Bandas

 
  Rush

A banda canadense Rush surgiu em 1969. A primeira formação da banda contava com o baixista e vocalista Geddy Lee, o guitarrista Alex Lifeson e o baterista John Rutsey, companheiros de escola. Esta formação tocava covers de bandas de hard rock como Led Zeppelin e Cream no circuito de clubes de Toronto. O nome Rush foi sugerido pelo irmão do baterista John Rutsey.

Em 1974, não tendo conseguido apoio de gravadoras, lançaram de forma independente seu primeiro disco. Rush é um excelente álbum de hard rock, o que o torna o preferido de alguns fãs.  Logo após a gravação do primeiro álbum o baterista John Rutsey saiu da banda, alegando diferenças musicais e possíveis problemas de saúde, sendo substituído pelo lendário Neil Peart. Desde então a formação da banda não mudou. A repercussão do primeiro álbum independente nas rádios americanas chamou a atenção da gravadora Mercury.

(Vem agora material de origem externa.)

--- config.mk ---
export PLATFORM = sky130hd
export DESIGN_NAME = status_blink_pattern_ws2812_encoder
export DESIGN_NICKNAME = d
export VERILOG_FILES = /design/src/hdl/sbpws_pkg.sv /design/src/hdl/sbpws_front.sv /design/src/hdl/sbpws_queue.sv /design/src/hdl/sbpws_back.sv /design/src/hdl/status_blink_pattern_ws2812_encoder.sv
export SDC_FILE = /design/constraint.sdc
export NUM_CORES = 1
export LEC_CHECK = 0
export BUFFER_PORTS_ARGS = -buffer_cell sky130_fd_sc_hd__buf_2
export CORE_MARGIN = 2
export CORE_UTILIZATION = 55
export CTS_BUF_LIST = sky130_fd_sc_hd__clkbuf_4 sky130_fd_sc_hd__clkbuf_8
export CTS_CLUSTER_DIAMETER = 200
export DETAILED_ROUTE_END_ITERATION = 10
export PLACE_DENSITY = 0.72
export RECOVER_POWER = 100
export SLEW_MARGIN = 20
export SYNTH_ARGS = -nofsm -noshare
export SYNTH_HDL_FRONTEND = slang
export SYNTH_SLANG_ARGS = --single-unit
--- constraint.sdc ---
create_clock -name clk -period 6.9 [get_ports clk]
set_input_delay 0.69 -clock clk [delete_from_list [all_inputs] [get_ports clk]]
set_output_delay 0.69 -clock clk [all_outputs]
set_load 0.03 [all_outputs]
--- src/hdl/sbpws_pkg.sv ---
// Shared types, constants and codes for the status blink WS2812 encoder.
package sbpws_pkg;

  localparam int FRAME_BITS      = 24;
  localparam int RESET_WORDS_DEF = 40;
  localparam int DUTY_W          = 6;
  localparam int STATUS_W        = 4;
  localparam int CODE_W          = 8;
  localparam int TICK_W          = 32;
  localparam int EVAL_GAP        = 5;
  localparam int QUEUE_DEPTH     = 2;

  localparam logic [DUTY_W-1:0] DUTY_ONE_RST  = 6'd42;
  localparam logic [DUTY_W-1:0] DUTY_ZERO_RST = 6'd18;

  typedef enum logic [0:0] {
    REG_DUTY_ONE  = 1'b0,
    REG_DUTY_ZERO = 1'b1
  } reg_idx_t;

  typedef enum logic [0:0] {
    CMD_TICK = 1'b0,
    CMD_SET  = 1'b1
  } cmd_t;

  localparam logic [STATUS_W-1:0] ST_INIT       = 4'd0;
  localparam logic [STATUS_W-1:0] ST_READY      = 4'd1;
  localparam logic [STATUS_W-1:0] ST_SET_ADDR   = 4'd2;
  localparam logic [STATUS_W-1:0] ST_CURRENT    = 4'd3;
  localparam logic [STATUS_W-1:0] ST_OFFLINE    = 4'd4;
  localparam logic [STATUS_W-1:0] ST_START_FAIL = 4'd5;
  localparam logic [STATUS_W-1:0] ST_VOLTAGE    = 4'd6;
  localparam logic [STATUS_W-1:0] ST_ALARM      = 4'd7;
  localparam logic [STATUS_W-1:0] ST_MOS        = 4'd8;
  localparam logic [STATUS_W-1:0] ST_ADDR_DONE  = 4'd9;

  typedef struct packed {
    logic [7:0] g;
    logic [7:0] r;
    logic [7:0] b;
  } grb_t;

  localparam grb_t C_YELLOW = '{g: 8'd150, r: 8'd255, b: 8'd0};
  localparam grb_t C_GREEN  = '{g: 8'd255, r: 8'd0,   b: 8'd0};
  localparam grb_t C_PURPLE = '{g: 8'd0,   r: 8'd160, b: 8'd255};
  localparam grb_t C_ORANGE = '{g: 8'd60,  r: 8'd255, b: 8'd0};
  localparam grb_t C_BLUE   = '{g: 8'd0,   r: 8'd0,   b: 8'd255};
  localparam grb_t C_WHITE  = '{g: 8'd255, r: 8'd255, b: 8'd255};
  localparam grb_t C_CYAN   = '{g: 8'd180, r: 8'd0,   b: 8'd255};
  localparam grb_t C_RED    = '{g: 8'd0,   r: 8'd255, b: 8'd0};
  localparam grb_t C_OFF    = '{g: 8'd0,   r: 8'd0,   b: 8'd0};

endpackage

--- src/hdl/sbpws_front.sv ---
// Front end: takes ticks and status requests, keeps timing state, picks the colour.
module sbpws_front
  import sbpws_pkg::*;
(
  input  logic                clk,
  input  logic                rst,
  input  logic                in_valid,
  output logic                in_ready,
  input  logic                in_cmd,
  input  logic [STATUS_W-1:0] in_status,
  input  logic [CODE_W-1:0]   in_code,
  output logic                push,
  output grb_t                push_colour,
  input  logic                full
);

  logic [TICK_W-1:0]   tick_count, tick_count_next;
  logic [TICK_W-1:0]   last_eval, last_eval_next;
  logic [STATUS_W-1:0] cur_status, cur_status_next;
  logic [CODE_W-1:0]   blink_code, blink_code_next;

  // phase counters: c200/f give (t mod 2500)/200, c250/g give (t mod 3000)/250
  logic [7:0] c200, c200_next;
  logic [3:0] f200, f200_next;
  logic [7:0] c250, c250_next;
  logic [3:0] g250, g250_next;
  logic [8:0] c300, c300_next;
  logic       p300, p300_next;
  logic [8:0] c400, c400_next;
  logic       p400, p400_next;

  logic              accept;
  logic              eval;
  logic              zero_phase;
  logic              mos_wrap;
  logic [TICK_W-1:0] gap;

  assign in_ready = !full;
  assign accept   = in_valid && in_ready;
  assign mos_wrap = (f200 == 4'd12) && (c200 == 8'd99);
  assign gap      = tick_count_next - last_eval;

  always_comb begin
    tick_count_next = tick_count;
    last_eval_next  = last_eval;
    cur_status_next = cur_status;
    blink_code_next = blink_code;
    c200_next = c200;
    f200_next = f200;
    c250_next = c250;
    g250_next = g250;
    c300_next = c300;
    p300_next = p300;
    c400_next = c400;
    p400_next = p400;
    eval       = 1'b0;
    zero_phase = 1'b0;
    if (accept) begin
      if (in_cmd == CMD_TICK) begin
        tick_count_next = tick_count + 1'b1;
        zero_phase = (tick_count == '1);
        c200_next = (c200 == 8'd199 || mos_wrap) ? 8'd0 : c200 + 8'd1;
        f200_next = mos_wrap ? 4'd0 : ((c200 == 8'd199) ? f200 + 4'd1 : f200);
        c250_next = (c250 == 8'd249) ? 8'd0 : c250 + 8'd1;
        g250_next = (c250 == 8'd249) ? ((g250 == 4'd11) ? 4'd0 : g250 + 4'd1) : g250;
        c300_next = (c300 == 9'd299) ? 9'd0 : c300 + 9'd1;
        p300_next = (c300 == 9'd299) ? !p300 : p300;
        c400_next = (c400 == 9'd399) ? 9'd0 : c400 + 9'd1;
        p400_next = (c400 == 9'd399) ? !p400 : p400;
        if (gap >= TICK_W'(EVAL_GAP)) begin
          eval           = 1'b1;
          last_eval_next = tick_count_next;
        end
      end else if (in_status != cur_status || in_code != blink_code) begin
        cur_status_next = in_status;
        blink_code_next = in_code;
        tick_count_next = '0;
        last_eval_next  = '0;
        zero_phase      = 1'b1;
        eval            = 1'b1;
      end
      if (zero_phase) begin
        c200_next = '0;
        f200_next = '0;
        c250_next = '0;
        g250_next = '0;
        c300_next = '0;
        p300_next = 1'b0;
        c400_next = '0;
        p400_next = 1'b0;
      end
    end
  end

  always_comb begin
    case (cur_status_next)
      ST_INIT:       push_colour = C_YELLOW;
      ST_READY:      push_colour = C_GREEN;
      ST_SET_ADDR:   push_colour = C_PURPLE;
      ST_CURRENT:    push_colour = p300_next ? C_OFF : C_ORANGE;
      ST_OFFLINE:    push_colour = p300_next ? C_OFF : C_BLUE;
      ST_START_FAIL: push_colour = g250_next[0] ? C_OFF : C_WHITE;
      ST_VOLTAGE:    push_colour = p300_next ? C_OFF : C_CYAN;
      ST_ALARM:      push_colour = p400_next ? C_BLUE : C_GREEN;
      ST_MOS:
        push_colour = ({5'd0, f200_next} < {blink_code_next, 1'b0} && !f200_next[0])
                      ? C_RED : C_OFF;
      ST_ADDR_DONE:
        push_colour = ({5'd0, g250_next} < {blink_code_next, 1'b0} && !g250_next[0])
                      ? C_PURPLE : C_OFF;
      default:       push_colour = C_OFF;
    endcase
  end

  assign push = eval;

  always_ff @(posedge clk) begin
    if (rst) begin
      tick_count <= '0;
      last_eval  <= '0;
      cur_status <= ST_INIT;
      blink_code <= '0;
      c200 <= '0;
      f200 <= '0;
      c250 <= '0;
      g250 <= '0;
      c300 <= '0;
      p300 <= 1'b0;
      c400 <= '0;
      p400 <= 1'b0;
    end else begin
      tick_count <= tick_count_next;
      last_eval  <= last_eval_next;
      cur_status <= cur_status_next;
      blink_code <= blink_code_next;
      c200 <= c200_next;
      f200 <= f200_next;
      c250 <= c250_next;
      g250 <= g250_next;
      c300 <= c300_next;
      p300 <= p300_next;
      c400 <= c400_next;
      p400 <= p400_next;
    end
  end

endmodule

Em 1975, no segundo álbum, Fly By Night, o Rush finalmente começou a definir o estilo que a acompanharia, afastando-se do hard-rock-blues zepelliniano e passando a fletar com o progressivo em arranjos e principalmente letras mais complexas. A banda chegaria ainda mais próxima do progressivo a partir do terceiro álbum, ainda no mesmo ano, Caress of Steel, conceitual. O sucesso comercial só viria realmente em 1976 com a gravação de 2112 que tornou a banda mundialmente conhecida. No mesmo ano saiu o seu primeiro registro ao vivo, All The World is a Stage. 
Em 1977, a Farewell to Kings refletiu uma mudança semelhante de maturidade na parte musical da banda. Curiosamente um dos temas abordados, Cygnus X-1, seria citado posteriormente em vários outros álbuns, principalmente em Hemispheres de 1978, considerado por muitos seu melhor e último grande trabalho conceitual.

O álbum Permanent Waves, lançado em 1980, traz o primeiro grande hit da banda, Spirit of Radio. Ainda no mesmo ano, Moving Pictures vem confirmar esta fase com a música Tom Sawier. Esta fase de ótima aceitação da banda por parte do grande público foi fechada com mais um excelente registro ao vivo, Exit Stage Left. Os próximos álbuns, Signals e Grace Under Pressure, de 82 e 83 respectivamente, trazem uma tentativa da banda de modernizar seu som, incluindo sintetizadores nos arranjos e abordando temas futuristas. Em 1985, Power Windows e Hold Your Fire, de 1987, mantém este caminho. Em 1988 foi lançado o álbum ao vivo Show Of Hands. Nos álbuns a seguir a banda tentou resgatar um pouco de sua sonoridade antiga, optando por reduzir o uso de equipamentos eletrônicos.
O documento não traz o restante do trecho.